Appleが2026年3月4日にニューヨークで「Special Apple Experience」を開催することが明らかになりました。今回のイベントは従来の大規模ライブストリーミングとは異なり、招待制のハンズオンイベントになるとみられています。

実はこの形式、2025年にも一度採用されていたんですよね。昨年はiPad AirやMacBook Airの発表後にニューヨークでハンズオンイベントが開催されました。その流れを踏まえると、今回も同じパターンになりそうです。

Apple Special Experienceとは?通常イベントとの違い

招待状には「Special Apple Experience」とだけ記載されており、「event」ではなく「experience」という言葉が使われている点が興味深いところです。これはApple Parkでの大規模配信イベントとは明確に区別されたもので、実際に製品を手に取って体験できる場になると考えられています。

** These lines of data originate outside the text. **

Design matrix_mul, start of the top module:
module matrix_mul(
    input wire clk,
    input wire reset,
    input wire start,
    input wire [8:0][7:0] matrix_a,
    input wire [8:0][7:0] matrix_b,
    output reg [8:0][15:0] result,
    output reg done
);
For scale: roughly 960 cells after synthesis, about 180 flip-flops, roughly 0.012 mm2 of cells after synthesis.
==> flow/config.mk <==
export PLATFORM = sky130hd
export DESIGN_NAME = matrix_mul
export DESIGN_NICKNAME = matrix_mul
export VERILOG_FILES = /design/flow/design.v
export SDC_FILE = /design/flow/constraint.sdc
export NUM_CORES = 4
export LEC_CHECK = 0
export CAP_MARGIN = 20
export CELL_PAD_IN_SITES_GLOBAL_PLACEMENT = 0
export CORE_ASPECT_RATIO = 0.86
export CORE_MARGIN = 2
export CORE_UTILIZATION = 61
export GPL_TIMING_DRIVEN = 1
export MAX_ROUTING_LAYER = met4
export SLEW_MARGIN = 20
export TNS_END_PERCENT = 5
==> flow/constraint.sdc <==
create_clock -name core_clock -period 4.67 [get_ports {clk}]
set_input_delay 0.9340 -clock core_clock [delete_from_list [all_inputs] [get_ports {clk}]]
set_output_delay 0.9340 -clock core_clock [all_outputs]
set_load 0.01 [all_outputs]
run.sh (not shown) runs the stock make flow with config.mk's settings and CLKGATE_MAP_FILE=.
The starting point finished with negative setup slack left.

一方で、iOS 27「Rave」の開発方針でもAppleはハードウェアよりソフトウェアの安定性を重視する姿勢を見せていました。今回の新製品がどのようなソフトウェア体験と組み合わされるのか、注目ポイントの一つですね。

iPhone 17eの登場が有力視される理由

海外メディアの報道を総合すると、iPhone 17eは「A18 Pro」チップを搭載したエントリーモデルになるとのことです。従来のiPhone SEシリーズの後継に位置づけられる製品で、価格を抑えながらもプロセッサ性能は上位モデルに匹敵するスペックになると見られています。

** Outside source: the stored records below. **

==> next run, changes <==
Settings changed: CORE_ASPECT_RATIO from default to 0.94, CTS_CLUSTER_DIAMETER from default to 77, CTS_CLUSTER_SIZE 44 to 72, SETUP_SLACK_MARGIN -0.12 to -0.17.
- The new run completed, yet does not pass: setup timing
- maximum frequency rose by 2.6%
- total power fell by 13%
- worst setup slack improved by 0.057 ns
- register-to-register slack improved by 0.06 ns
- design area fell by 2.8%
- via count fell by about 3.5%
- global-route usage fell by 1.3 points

ここで気になるのが「なぜA18 Proなのか」という点。おそらくApple Intelligenceへの対応が大きな理由でしょう。Appleのオンデバイス AI機能を動作させるには一定以上のNPU性能が必要で、廉価モデルでもAI体験を統一したいという意図が感じられます。

廉価MacBookも同時発表か

もう一つの注目製品が、低価格帯のMacBookです。具体的なスペックはまだ不明ですが、教育市場やエントリーユーザー向けの製品として、Chromebookの価格帯に近い設定になる可能性があります。

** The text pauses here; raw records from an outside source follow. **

--- flow/design.v ---
`timescale 1ns / 1ps
module spi_controller(
    input clk,
    input reset,
    output reg sensor_select,
    output reg write_start,
    output reg [7:0] write_data,
    output reg [2:0] write_count_bytes,
    input write_ready
    );
    parameter GYRO = 0;
    parameter ACCL = 1;
    parameter state_init = 0;
    parameter state_idle = 1;
    parameter state_gyro_x = 2;
    parameter state_idle_1 = 3;
    parameter state_gyro_y = 4;
    parameter state_idle_2 = 5;
    parameter state_accl_x = 6;
    parameter state_idle_3 = 7;
    parameter state_accl_y = 8;
    parameter state_idle_4 = 9;
    parameter state_accl_z = 10;
    parameter state_idle_5 = 11;
    reg [3:0] current_state;
    reg [3:0] next_state;
    always @ (posedge clk) begin
        if (reset)
            current_state <= state_init;
        else
            current_state <= next_state;
        end
    always @ (*) begin
        next_state = current_state;
        case (current_state)
            state_init: begin
                next_state = state_idle;
                end
            state_idle: begin
                if (write_ready)
                    next_state = state_gyro_x;
                end
            state_gyro_x: begin
                next_state = state_idle_1;
                end
            state_idle_1: begin
                if (write_ready)
                    next_state = state_gyro_y;
                end
            state_gyro_y: begin
                next_state = state_idle_2;
                end
            state_idle_2: begin
                if (write_ready)
                    next_state = state_accl_x;
                end
            state_accl_x: begin
                next_state = state_idle_3;
                end
            state_idle_3: begin
                if (write_ready)
                    next_state = state_accl_y;
                end
            state_accl_y: begin
                next_state = state_idle_4;
                end
            state_idle_4: begin
                if (write_ready)
                    next_state = state_accl_z;
                end
            state_accl_z: begin
                next_state = state_idle_5;
                end
            state_idle_5: begin
                if (write_ready)
                    next_state = state_gyro_x;
                end
            endcase
        end
    always @ (*) begin
        case (current_state)
            state_init: begin
                sensor_select = 1'b0;
                write_start = 1'b0;
                write_data = 8'd0;
                write_count_bytes = 3'b0;
                end
            state_idle: begin
                sensor_select = 1'b0;
                write_start = 1'b0;
                write_data = 8'd0;
                write_count_bytes = 3'b0;
                end
            state_gyro_x: begin
                sensor_select = GYRO;
                write_start = 1'b1;
                write_data = 8'h02;
                write_count_bytes = 3'd3;
                end
            state_idle_1: begin
                sensor_select = GYRO;
                write_start = 1'b0;
                write_data = 8'h02;
                write_count_bytes = 3'd3;
                end
            state_gyro_y: begin
                sensor_select = GYRO;
                write_start = 1'b1;
                write_data = 8'h04;
                write_count_bytes = 3'd3;
                end
            state_idle_2: begin
                sensor_select = GYRO;
                write_start = 1'b0;
                write_data = 8'h04;
                write_count_bytes = 3'd3;
                end
            state_accl_x: begin
                sensor_select = ACCL;
                write_start = 1'b1;
                write_data = 8'h12;
                write_count_bytes = 3'd4;
                end
            state_idle_3: begin
                sensor_select = ACCL;
                write_start = 1'b0;
                write_data = 8'h12;
                write_count_bytes = 3'd4;
                end
            state_accl_y: begin
                sensor_select = ACCL;
                write_start = 1'b1;
                write_data = 8'h14;
                write_count_bytes = 3'd4;
                end
            state_idle_4: begin
                sensor_select = ACCL;
                write_start = 1'b0;
                write_data = 8'h14;
                write_count_bytes = 3'd4;
                end
            state_accl_z: begin
                sensor_select = ACCL;
                write_start = 1'b1;
                write_data = 8'h16;
                write_count_bytes = 3'd4;
                end
            state_idle_5: begin
                sensor_select = ACCL;
                write_start = 1'b0;
                write_data = 8'h16;
                write_count_bytes = 3'd4;
                end
            default: begin
                sensor_select = 1'b0;
                write_start = 1'b0;
                write_data = 8'd0;
                write_count_bytes = 3'b0;
                end
            endcase
        end
endmodule
`timescale 1ns / 1ps
module spi_interface(
    input div_clk,
    input reset,
    input sensor_select,
    input write_start,
    input [7:0] write_data,
    input [2:0] write_count_bytes,
    output reg write_ready,
    output wire read_ready,
    output wire [7:0] read_data,
    output wire SCLK,
    output wire MOSI,
    input  wire MISO_G,
    output wire SS_G,
    input  wire MISO_A,
    output wire SS_A
    );
    parameter GYRO = 0;
    parameter ACCL = 1;
    parameter state_init = 0;
    parameter state_idle = 1;
    parameter state_write_init = 2;
    parameter state_write_set_ss = 3;
    parameter state_write_hi = 4;
    parameter state_write_lo = 5;
    parameter state_write_done = 6;
    reg [3:0] current_state;
    reg [3:0] next_state;
    reg [7:0] shift_reg_tx;
    reg tx_reset;
    reg tx_parallel_load_enable;
    reg tx_shift_right_enable;
    reg [7:0] shift_reg_rx;
    reg rx_reset;
    reg rx_shift_left_enable;
    reg slave_select_gyro;
    reg slave_select_accl;
    reg shared_clk;
    reg [3:0] count;
    reg [2:0] count_bytes;
    reg count_reset;
    reg count_load;
    reg count_enable;
    reg count_done;
    reg count_bytes_done;
    always @ (posedge div_clk) begin
        if (reset)
            current_state <= state_init;
        else
            current_state <= next_state;
        end
    always @ (*) begin
        next_state = current_state;
        case (current_state)
            state_init: begin
                next_state = state_idle;
                end
            state_idle: begin
                if (write_start)
                    next_state = state_write_init;
                end
            state_write_init: begin
                next_state = state_write_set_ss;
                end
            state_write_set_ss: begin
                next_state = state_write_hi;
                end
            state_write_hi: begin
                if (count_bytes_done)
                    next_state = state_write_done;
                else
                    next_state = state_write_lo;
                end
            state_write_lo: begin
                next_state = state_write_hi;
                end
            state_write_done: begin
                next_state = state_idle;
                end
            default: begin
                next_state = state_init;
                end
            endcase
        end
    always @ (posedge div_clk) begin
        if (tx_reset)
            shift_reg_tx <= 8'd0;
        else if (tx_parallel_load_enable)
            shift_reg_tx <= write_data;
        else if (tx_shift_right_enable)
            shift_reg_tx <= {shift_reg_tx[6:0], 1'b0};
        if (rx_reset)
            shift_reg_rx <= 8'd0;
        else if (rx_shift_left_enable && (sensor_select == GYRO))
            shift_reg_rx <= {shift_reg_rx[6:0], MISO_G};
        else if (rx_shift_left_enable && (sensor_select == ACCL))
            shift_reg_rx <= {shift_reg_rx[6:0], MISO_A};
        if (count_reset) begin
            count <= 4'd0;
            count_bytes <= 3'd0;
            count_done <= 1'b0;
            count_bytes_done <= 1'b0;
            end
        else if (count_load) begin
            count <= 4'd15;
            count_bytes <= write_count_bytes;
            end
        else if (count_enable) begin
            count <= count - 1;
            count_done <= 1'b0;
            if (count == 4'd1 && (write_count_bytes != count_bytes))
                count_done <= 1'b1;
            if (count == 4'd0) begin
                count_bytes <= count_bytes - 1;
                end
            if (count_bytes == 3'd1 && count == 4'd2)
                count_bytes_done <= 1'b1;
            end
        end
    always @ (*) begin
            write_ready = 1'b0;
            tx_reset = 1'b0;
            tx_parallel_load_enable = 1'b0;
            tx_shift_right_enable = 1'b0;
            rx_reset = 1'b0;
            rx_shift_left_enable = 1'b0;
            slave_select_gyro = 1'b1;
            slave_select_accl = 1'b1;
            shared_clk = 1'b0;
            count_reset = 1'b0;
            count_load = 1'b0;
            count_enable = 1'b0;
            case (current_state)
                state_init: begin
                    tx_reset = 1'b1;
                    rx_reset = 1'b1;
                    count_reset = 1'b1;
                    end
                state_idle: begin
                    write_ready = 1'b1;
                    count_reset = 1'b1;
                    end
                state_write_init: begin
                    count_load = 1'b1;
                    tx_parallel_load_enable = 1'b1;
                    end
                state_write_set_ss: begin
                    rx_shift_left_enable = 1'b1;
                    if (sensor_select == GYRO)
                        slave_select_gyro = 1'b0;
                    else
                        slave_select_accl = 1'b0;
                    end
                state_write_hi: begin
                    shared_clk = 1'b1;
                    tx_shift_right_enable = 1'b1;
                    count_enable = 1'b1;
                    if (sensor_select == GYRO)
                        slave_select_gyro = 1'b0;
                    else
                        slave_select_accl = 1'b0;
                    end
                state_write_lo: begin
                    shared_clk = 1'b0;
                    rx_shift_left_enable = 1'b1;
                    count_enable = 1'b1;
                    if (sensor_select == GYRO)
                        slave_select_gyro = 1'b0;
                    else
                        slave_select_accl = 1'b0;
                    end
                state_write_done: begin
                    shared_clk = 1'b0;
                    count_enable = 1'b1;
                    if (sensor_select == GYRO)
                        slave_select_gyro = 1'b0;
                    else
                        slave_select_accl = 1'b0;
                    end
                endcase
            end
        assign MOSI = shift_reg_tx[7];
        assign SS_G = slave_select_gyro;
        assign SS_A = slave_select_accl;
        assign SCLK = shared_clk;
        assign read_ready = count_done;
        assign read_data = shift_reg_rx;
endmodule
`timescale 1ns / 1ps
module spi_master(
    input clk,
    input reset,
    output wire read_ready,
    output wire [7:0] read_data,
    output wire SCLK,
    output wire MOSI,
    input  wire MISO_G,
    output wire SS_G,
    input  wire MISO_A,
    output wire SS_A
    );
    wire sensor_select;
    wire write_start;
    wire [7:0] write_data;
    wire [2:0] write_count_bytes;
    wire write_ready;
    spi_controller controller(.clk(clk),
                              .reset(reset),
                              .sensor_select(sensor_select),
                              .write_start(write_start),
                              .write_data(write_data),
                              .write_count_bytes(write_count_bytes),
                              .write_ready(write_ready));
    spi_interface spi_if(.div_clk(clk),
                            .reset(reset),
                            .sensor_select(sensor_select),
                            .write_start(write_start),
                            .write_data(write_data),
                            .write_count_bytes(write_count_bytes),
                            .write_ready(write_ready),
                            .read_ready(read_ready),
                            .read_data(read_data),
                            .SCLK(SCLK),
                            .MOSI(MOSI),
                            .MISO_G(MISO_G),
                            .SS_G(SS_G),
                            .MISO_A(MISO_A),
                            .SS_A(SS_A));
endmodule
`timescale 1ns / 1ps
module spi_axis_bridge(
    input clk,
    input reset,
    input read_ready,
    input [7:0] read_data,
    input TREADY,
    output reg TVALID,
    output [103:0] TDATA
    );
    reg [103:0] register_buffer;
    reg [3:0] internal_counter;
    always @ (posedge clk) begin
        if (reset)
            register_buffer <= 104'd0;
        else if (read_ready)
            register_buffer <= {register_buffer[95:0], read_data};
        end
    always @ (posedge clk) begin
        if (reset)
            internal_counter <= 4'd0;
        else if (internal_counter == 4'd13)
            internal_counter <= 4'd0;
        else if (read_ready)
            internal_counter <= internal_counter + 1'b1;
        end
    always @ (posedge clk) begin
        if (reset)
            TVALID <= 1'b0;
        else if (internal_counter == 4'd13)
            TVALID <= 1'b1;
        else if (TVALID && TREADY)
            TVALID <= 1'b0;
        end
    assign TDATA = register_buffer;
endmodule
`timescale 1 ns / 1 ns
module preprocessor
          (clk,
           reset,
           RAW_GYRO_X,
           RAW_GYRO_Y,
           RAW_ACCL_X,
           RAW_ACCL_Y,
           RAW_ACCL_Z,
           GYRO_X,
           GYRO_Y,
           ACCL_X,
           ACCL_Y,
           ACCL_Z,
           TVALID,
           TREADY);
  input   clk;
  input   reset;
  input   signed [15:0] RAW_GYRO_X;   
  input   signed [15:0] RAW_GYRO_Y;   
  input   signed [15:0] RAW_ACCL_X;   
  input   signed [15:0] RAW_ACCL_Y;   
  input   signed [15:0] RAW_ACCL_Z;   
  output  signed [15:0] GYRO_X;   
  output  signed [15:0] GYRO_Y;   
  output  signed [15:0] ACCL_X;   
  output  signed [15:0] ACCL_Y;   
  output  signed [15:0] ACCL_Z;   
  input TVALID;
  output TREADY;
  assign TREADY = 1'b1;
  wire signed [30:0] Data_Type_Conversion6_out1;   
  wire signed [61:0] Gain8_mul_temp;   
  wire signed [16:0] Gain8_out1;   
  wire signed [33:0] Gain12_mul_temp;   
  wire signed [15:0] Gain12_out1;   
  reg signed [15:0] Unit_Delay_out1;   
  wire signed [30:0] Data_Type_Conversion1_out1;   
  wire signed [61:0] Gain2_mul_temp;   
  wire signed [16:0] Gain2_out1;   
  wire signed [33:0] Gain1_mul_temp;   
  wire signed [15:0] Gain1_out1;   
  reg signed [15:0] Unit_Delay1_out1;   
  wire signed [30:0] Data_Type_Conversion_out1;   
  wire signed [61:0] Gain3_mul_temp;   
  wire signed [16:0] Gain3_out1;   
  wire signed [33:0] Gain4_mul_temp;   
  wire signed [15:0] Gain4_out1;   
  reg signed [15:0] Unit_Delay2_out1;   
  wire signed [30:0] Data_Type_Conversion2_out1;   
  wire signed [61:0] Gain5_mul_temp;   
  wire signed [16:0] Gain5_out1;   
  wire signed [33:0] Gain6_mul_temp;   
  wire signed [15:0] Gain6_out1;   
  reg signed [15:0] Unit_Delay3_out1;   
  wire signed [30:0] Data_Type_Conversion3_out1;   
  wire signed [61:0] Gain7_mul_temp;   
  wire signed [16:0] Gain7_out1;   
  wire signed [33:0] Gain9_mul_temp;   
  wire signed [15:0] Gain9_out1;   
  reg signed [15:0] Unit_Delay4_out1;   
  assign Data_Type_Conversion6_out1 = {RAW_GYRO_X, 15'b000000000000000};
  assign Gain8_mul_temp = 31'sb0100000000000000100000000000001 * Data_Type_Conversion6_out1;
  assign Gain8_out1 = Gain8_mul_temp[60:44] + $signed({1'b0, Gain8_mul_temp[43] & (( ~ Gain8_mul_temp[61]) | (|Gain8_mul_temp[42:0]))});
  assign Gain12_mul_temp = 17'sb01111101000000000 * Gain8_out1;
  assign Gain12_out1 = Gain12_mul_temp[31:16] + $signed({1'b0, Gain12_mul_temp[15] & (( ~ Gain12_mul_temp[33]) | (|Gain12_mul_temp[14:0]))});
  always @(posedge clk)
    begin : Unit_Delay_process
      if (reset == 1'b1) begin
        Unit_Delay_out1 <= 16'sb0000000000000000;
      end
      else if (TREADY && TVALID) begin
        Unit_Delay_out1 <= Gain12_out1;
      end
    end
  assign GYRO_X = Unit_Delay_out1;
  assign Data_Type_Conversion1_out1 = {RAW_GYRO_Y, 15'b000000000000000};
  assign Gain2_mul_temp = 31'sb0100000000000000100000000000001 * Data_Type_Conversion1_out1;
  assign Gain2_out1 = Gain2_mul_temp[60:44] + $signed({1'b0, Gain2_mul_temp[43] & (( ~ Gain2_mul_temp[61]) | (|Gain2_mul_temp[42:0]))});
  assign Gain1_mul_temp = 17'sb01111101000000000 * Gain2_out1;
  assign Gain1_out1 = Gain1_mul_temp[31:16] + $signed({1'b0, Gain1_mul_temp[15] & (( ~ Gain1_mul_temp[33]) | (|Gain1_mul_temp[14:0]))});
  always @(posedge clk)
    begin : Unit_Delay1_process
      if (reset == 1'b1) begin
        Unit_Delay1_out1 <= 16'sb0000000000000000;
      end
      else if (TREADY && TVALID) begin
        Unit_Delay1_out1 <= Gain1_out1;
      end
    end
  assign GYRO_Y = Unit_Delay1_out1;
  assign Data_Type_Conversion_out1 = {RAW_ACCL_X, 15'b000000000000000};
  assign Gain3_mul_temp = 31'sb0100000000000000100000000000001 * Data_Type_Conversion_out1;
  assign Gain3_out1 = Gain3_mul_temp[60:44] + $signed({1'b0, Gain3_mul_temp[43] & (( ~ Gain3_mul_temp[61]) | (|Gain3_mul_temp[42:0]))});
  assign Gain4_mul_temp = 17'sb01011101110000000 * Gain3_out1;
  assign Gain4_out1 = Gain4_mul_temp[31:16] + $signed({1'b0, Gain4_mul_temp[15] & (( ~ Gain4_mul_temp[33]) | (|Gain4_mul_temp[14:0]))});
  always @(posedge clk)
    begin : Unit_Delay2_process
      if (reset == 1'b1) begin
        Unit_Delay2_out1 <= 16'sb0000000000000000;
      end
      else if (TREADY && TVALID) begin
        Unit_Delay2_out1 <= Gain4_out1;
      end
    end
  assign ACCL_X = Unit_Delay2_out1;
  assign Data_Type_Conversion2_out1 = {RAW_ACCL_Y, 15'b000000000000000};
  assign Gain5_mul_temp = 31'sb0100000000000000100000000000001 * Data_Type_Conversion2_out1;
  assign Gain5_out1 = Gain5_mul_temp[60:44] + $signed({1'b0, Gain5_mul_temp[43] & (( ~ Gain5_mul_temp[61]) | (|Gain5_mul_temp[42:0]))});
  assign Gain6_mul_temp = 17'sb01011101110000000 * Gain5_out1;
  assign Gain6_out1 = Gain6_mul_temp[31:16] + $signed({1'b0, Gain6_mul_temp[15] & (( ~ Gain6_mul_temp[33]) | (|Gain6_mul_temp[14:0]))});
  always @(posedge clk)
    begin : Unit_Delay3_process
      if (reset == 1'b1) begin
        Unit_Delay3_out1 <= 16'sb0000000000000000;
      end
      else if (TREADY && TVALID) begin
        Unit_Delay3_out1 <= Gain6_out1;
      end
    end
  assign ACCL_Y = Unit_Delay3_out1;
  assign Data_Type_Conversion3_out1 = {RAW_ACCL_Z, 15'b000000000000000};
  assign Gain7_mul_temp = 31'sb0100000000000000100000000000001 * Data_Type_Conversion3_out1;
  assign Gain7_out1 = Gain7_mul_temp[60:44] + $signed({1'b0, Gain7_mul_temp[43] & (( ~ Gain7_mul_temp[61]) | (|Gain7_mul_temp[42:0]))});
  assign Gain9_mul_temp = 17'sb01011101110000000 * Gain7_out1;
  assign Gain9_out1 = Gain9_mul_temp[31:16] + $signed({1'b0, Gain9_mul_temp[15] & (( ~ Gain9_mul_temp[33]) | (|Gain9_mul_temp[14:0]))});
  always @(posedge clk)
    begin : Unit_Delay4_process
      if (reset == 1'b1) begin
        Unit_Delay4_out1 <= 16'sb0000000000000000;
      end
      else if (TREADY && TVALID) begin
        Unit_Delay4_out1 <= Gain9_out1;
      end
    end
  assign ACCL_Z = Unit_Delay4_out1;
endmodule
`timescale 1ns / 1ps
module attitude_estimation(
    input clk,
    input reset,
    output SCLK,
    output MOSI,
    input  MISO_G,
    output SS_G,
    input  MISO_A,
    output SS_A,
    output [15:0] gyro_x,
    output [15:0] gyro_y,
    output [15:0] accl_x,
    output [15:0] accl_y,
    output [15:0] accl_z
    );
    wire read_ready;
    wire [7:0] read_data;
    wire TREADY;
    wire TVALID;
    wire [103:0] TDATA;
    spi_master master (.clk(clk),
                       .reset(reset),
                       .read_ready(read_ready),
                       .read_data(read_data),
                       .SCLK(SCLK),
                       .MOSI(MOSI),
                       .MISO_G(MISO_G),
                       .SS_G(SS_G),
                       .MISO_A(MISO_A),
                       .SS_A(SS_A));
    spi_axis_bridge bridge (.clk(clk),
                            .reset(reset),
                            .read_ready(read_ready),
                            .read_data(read_data),
                            .TREADY(TREADY),
                            .TVALID(TVALID),
                            .TDATA(TDATA));
    preprocessor preprocessor (.clk(clk),
                               .reset(reset),
                               .RAW_GYRO_X({TDATA[95:88], TDATA[103:96]}),
                               .RAW_GYRO_Y({TDATA[79:72], TDATA[87:80]}),
                               .RAW_ACCL_X({TDATA[55:48], TDATA[63:56]}),
                               .RAW_ACCL_Y({TDATA[31:24], TDATA[39:32]}),
                               .RAW_ACCL_Z({TDATA[7:0], TDATA[15:8]}),
                               .GYRO_X(gyro_x),
                               .GYRO_Y(gyro_y),
                               .ACCL_X(accl_x),
                               .ACCL_Y(accl_y),
                               .ACCL_Z(accl_z),
                               .TREADY(TREADY),
                               .TVALID(TVALID));
endmodule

また、MacBook ProやiPadの新モデルも同時に発表される可能性が報じられています。2025年のパターンでは、3月4日にiPad AirとiPad、翌5日にMacBook AirとMac Studioが発表されたので、今回も数日にわたって複数製品が順次公開される形になるかもしれません。

Apple Special Experienceの狙い

ライブストリーミングではなくハンズオンイベントを選んだ理由として、製品の「触り心地」や「使用感」を重視している可能性が考えられます。特に廉価MacBookのキーボードの打鍵感や、iPhone 17eの持った時のサイズ感は、映像だけでは伝わりにくい部分です。

AppleがOpenAIへの出資を通じてAI分野への本格参入を進めている中、新製品でどこまでAI体験を打ち出してくるのかも見どころになりそうです。

過去のApple春イベントとの比較

Appleの春イベントは毎年3月頃に開催されるのが恒例で、比較的手頃な価格帯の製品がラインナップされる傾向にあります。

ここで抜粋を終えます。